From the entries below, copy each line in which the word "reset" occurs.

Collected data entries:

# # # # #

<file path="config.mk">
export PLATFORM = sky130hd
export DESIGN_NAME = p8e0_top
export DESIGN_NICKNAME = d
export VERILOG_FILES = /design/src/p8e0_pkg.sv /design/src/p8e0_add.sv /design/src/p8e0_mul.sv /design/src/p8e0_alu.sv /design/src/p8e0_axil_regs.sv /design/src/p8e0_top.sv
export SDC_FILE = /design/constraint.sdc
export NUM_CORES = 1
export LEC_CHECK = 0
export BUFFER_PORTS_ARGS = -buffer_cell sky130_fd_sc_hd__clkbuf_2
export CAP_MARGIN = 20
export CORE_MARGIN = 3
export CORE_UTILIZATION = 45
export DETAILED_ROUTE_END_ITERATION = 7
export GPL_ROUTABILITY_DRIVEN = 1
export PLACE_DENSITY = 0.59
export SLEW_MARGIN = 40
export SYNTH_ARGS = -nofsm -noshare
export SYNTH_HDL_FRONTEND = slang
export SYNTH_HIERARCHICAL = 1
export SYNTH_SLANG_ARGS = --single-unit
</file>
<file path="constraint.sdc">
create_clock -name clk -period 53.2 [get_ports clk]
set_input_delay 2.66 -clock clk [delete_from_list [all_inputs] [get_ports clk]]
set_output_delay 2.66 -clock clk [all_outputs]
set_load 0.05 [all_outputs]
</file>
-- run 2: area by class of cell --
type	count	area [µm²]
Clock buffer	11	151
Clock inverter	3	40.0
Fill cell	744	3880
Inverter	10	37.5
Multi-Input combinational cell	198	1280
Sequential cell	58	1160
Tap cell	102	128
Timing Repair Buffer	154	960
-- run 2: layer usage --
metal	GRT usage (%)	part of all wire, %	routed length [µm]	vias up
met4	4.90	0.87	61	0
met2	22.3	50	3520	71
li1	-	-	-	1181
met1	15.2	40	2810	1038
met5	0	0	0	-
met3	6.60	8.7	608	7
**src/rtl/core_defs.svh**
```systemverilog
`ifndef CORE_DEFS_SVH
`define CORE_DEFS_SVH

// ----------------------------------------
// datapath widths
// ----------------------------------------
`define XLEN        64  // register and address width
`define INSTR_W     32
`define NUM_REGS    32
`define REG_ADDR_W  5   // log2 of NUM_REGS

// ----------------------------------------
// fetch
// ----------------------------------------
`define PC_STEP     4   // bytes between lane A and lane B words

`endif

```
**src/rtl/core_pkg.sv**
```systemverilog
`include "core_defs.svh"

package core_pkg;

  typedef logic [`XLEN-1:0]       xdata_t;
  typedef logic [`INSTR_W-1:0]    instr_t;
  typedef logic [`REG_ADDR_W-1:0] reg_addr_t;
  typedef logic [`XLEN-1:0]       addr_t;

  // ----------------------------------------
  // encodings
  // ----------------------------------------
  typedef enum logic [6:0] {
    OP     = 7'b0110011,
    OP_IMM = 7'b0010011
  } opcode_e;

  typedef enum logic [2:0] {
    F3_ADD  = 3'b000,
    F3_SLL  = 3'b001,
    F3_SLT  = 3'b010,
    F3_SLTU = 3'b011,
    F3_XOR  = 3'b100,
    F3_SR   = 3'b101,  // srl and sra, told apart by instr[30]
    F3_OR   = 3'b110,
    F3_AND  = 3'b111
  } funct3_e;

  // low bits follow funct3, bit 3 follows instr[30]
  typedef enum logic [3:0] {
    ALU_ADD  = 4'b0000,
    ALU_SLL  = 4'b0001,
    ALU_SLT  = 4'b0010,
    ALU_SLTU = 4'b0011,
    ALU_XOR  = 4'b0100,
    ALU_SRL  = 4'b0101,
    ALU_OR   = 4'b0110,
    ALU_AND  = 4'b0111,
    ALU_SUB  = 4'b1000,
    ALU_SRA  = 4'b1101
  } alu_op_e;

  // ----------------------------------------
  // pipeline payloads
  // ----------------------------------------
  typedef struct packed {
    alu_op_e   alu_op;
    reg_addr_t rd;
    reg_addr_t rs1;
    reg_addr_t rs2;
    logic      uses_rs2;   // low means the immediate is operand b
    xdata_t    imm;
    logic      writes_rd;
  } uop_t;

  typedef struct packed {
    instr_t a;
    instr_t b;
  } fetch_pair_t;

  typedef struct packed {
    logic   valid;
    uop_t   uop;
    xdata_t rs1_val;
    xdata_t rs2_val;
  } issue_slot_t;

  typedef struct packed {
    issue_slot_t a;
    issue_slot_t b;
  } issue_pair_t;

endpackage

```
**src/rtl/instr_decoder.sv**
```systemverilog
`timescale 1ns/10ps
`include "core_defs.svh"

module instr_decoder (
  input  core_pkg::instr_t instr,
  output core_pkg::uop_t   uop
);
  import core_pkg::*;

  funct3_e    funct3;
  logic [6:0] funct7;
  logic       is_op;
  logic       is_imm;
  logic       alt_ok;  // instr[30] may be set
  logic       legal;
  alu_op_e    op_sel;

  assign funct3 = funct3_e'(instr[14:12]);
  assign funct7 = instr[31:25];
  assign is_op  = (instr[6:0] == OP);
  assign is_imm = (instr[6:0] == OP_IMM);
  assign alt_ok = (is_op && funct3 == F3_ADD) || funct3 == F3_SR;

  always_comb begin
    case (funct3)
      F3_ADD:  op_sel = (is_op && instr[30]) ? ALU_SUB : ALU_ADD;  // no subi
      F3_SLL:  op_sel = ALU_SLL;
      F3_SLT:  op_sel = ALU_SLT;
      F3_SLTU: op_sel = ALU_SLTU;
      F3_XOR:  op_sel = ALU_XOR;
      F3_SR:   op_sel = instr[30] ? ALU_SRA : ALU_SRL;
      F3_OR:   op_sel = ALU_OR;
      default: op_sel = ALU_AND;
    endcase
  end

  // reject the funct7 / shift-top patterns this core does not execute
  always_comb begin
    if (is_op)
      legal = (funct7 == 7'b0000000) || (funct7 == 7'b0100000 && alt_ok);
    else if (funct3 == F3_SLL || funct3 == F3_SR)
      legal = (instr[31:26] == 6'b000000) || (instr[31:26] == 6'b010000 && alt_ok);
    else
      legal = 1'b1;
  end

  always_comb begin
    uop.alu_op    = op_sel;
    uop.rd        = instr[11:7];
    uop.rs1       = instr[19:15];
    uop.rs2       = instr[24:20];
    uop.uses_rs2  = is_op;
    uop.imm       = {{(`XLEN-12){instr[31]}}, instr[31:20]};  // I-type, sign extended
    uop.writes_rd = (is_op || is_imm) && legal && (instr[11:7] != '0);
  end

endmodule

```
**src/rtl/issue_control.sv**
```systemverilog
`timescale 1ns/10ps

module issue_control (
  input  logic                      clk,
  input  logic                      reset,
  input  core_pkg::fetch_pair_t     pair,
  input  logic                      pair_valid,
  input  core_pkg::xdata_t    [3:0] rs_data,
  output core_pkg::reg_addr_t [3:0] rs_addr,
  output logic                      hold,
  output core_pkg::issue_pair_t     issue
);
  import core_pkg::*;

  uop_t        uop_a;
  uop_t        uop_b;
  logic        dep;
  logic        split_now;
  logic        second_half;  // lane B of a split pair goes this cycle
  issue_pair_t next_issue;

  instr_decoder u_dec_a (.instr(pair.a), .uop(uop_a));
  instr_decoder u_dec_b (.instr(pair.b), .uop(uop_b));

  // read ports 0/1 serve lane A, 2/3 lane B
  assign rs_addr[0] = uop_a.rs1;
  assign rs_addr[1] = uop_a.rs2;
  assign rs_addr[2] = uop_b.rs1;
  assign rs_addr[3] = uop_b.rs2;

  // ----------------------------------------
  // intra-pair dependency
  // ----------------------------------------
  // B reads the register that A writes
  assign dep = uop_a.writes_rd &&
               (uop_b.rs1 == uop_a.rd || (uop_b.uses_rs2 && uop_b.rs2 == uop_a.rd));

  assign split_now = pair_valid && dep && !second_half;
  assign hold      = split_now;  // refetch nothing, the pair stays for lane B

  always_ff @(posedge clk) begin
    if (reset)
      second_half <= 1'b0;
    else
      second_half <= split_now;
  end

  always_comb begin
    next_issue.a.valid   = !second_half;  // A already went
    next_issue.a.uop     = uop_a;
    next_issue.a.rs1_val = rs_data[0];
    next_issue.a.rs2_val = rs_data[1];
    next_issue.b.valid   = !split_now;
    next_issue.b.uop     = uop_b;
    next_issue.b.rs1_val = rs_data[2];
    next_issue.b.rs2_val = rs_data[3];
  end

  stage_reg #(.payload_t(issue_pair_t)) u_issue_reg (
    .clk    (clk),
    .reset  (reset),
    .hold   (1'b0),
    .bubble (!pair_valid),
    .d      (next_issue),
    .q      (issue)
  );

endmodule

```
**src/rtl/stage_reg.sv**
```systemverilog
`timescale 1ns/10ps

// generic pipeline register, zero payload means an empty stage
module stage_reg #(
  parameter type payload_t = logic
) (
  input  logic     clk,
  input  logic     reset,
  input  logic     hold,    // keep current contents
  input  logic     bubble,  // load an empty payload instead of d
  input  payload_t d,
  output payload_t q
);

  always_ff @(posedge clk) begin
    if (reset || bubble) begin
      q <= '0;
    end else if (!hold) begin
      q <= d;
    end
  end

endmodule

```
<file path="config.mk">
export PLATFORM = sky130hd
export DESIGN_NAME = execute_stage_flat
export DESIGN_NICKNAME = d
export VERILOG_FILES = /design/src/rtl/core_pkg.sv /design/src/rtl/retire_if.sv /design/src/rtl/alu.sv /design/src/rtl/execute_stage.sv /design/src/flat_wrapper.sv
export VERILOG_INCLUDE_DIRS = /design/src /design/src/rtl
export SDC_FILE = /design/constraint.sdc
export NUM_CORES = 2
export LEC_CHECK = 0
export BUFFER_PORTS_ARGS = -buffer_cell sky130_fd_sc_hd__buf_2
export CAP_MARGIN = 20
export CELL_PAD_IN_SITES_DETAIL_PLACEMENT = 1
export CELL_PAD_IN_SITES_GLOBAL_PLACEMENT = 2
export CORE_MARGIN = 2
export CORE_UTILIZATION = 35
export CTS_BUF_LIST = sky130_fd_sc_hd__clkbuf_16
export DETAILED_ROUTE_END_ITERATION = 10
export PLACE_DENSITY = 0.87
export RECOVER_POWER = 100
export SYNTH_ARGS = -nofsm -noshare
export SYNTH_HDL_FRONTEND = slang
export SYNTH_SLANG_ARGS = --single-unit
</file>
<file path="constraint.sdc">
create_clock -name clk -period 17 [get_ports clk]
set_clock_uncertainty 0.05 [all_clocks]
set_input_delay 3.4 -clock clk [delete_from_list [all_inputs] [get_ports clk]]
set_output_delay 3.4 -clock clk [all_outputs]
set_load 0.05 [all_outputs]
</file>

# # # # #

Response to this exercise:
  input  logic                      reset,
    if (reset)
    .reset  (reset),
  input  logic     reset,
    if (reset || bubble) begin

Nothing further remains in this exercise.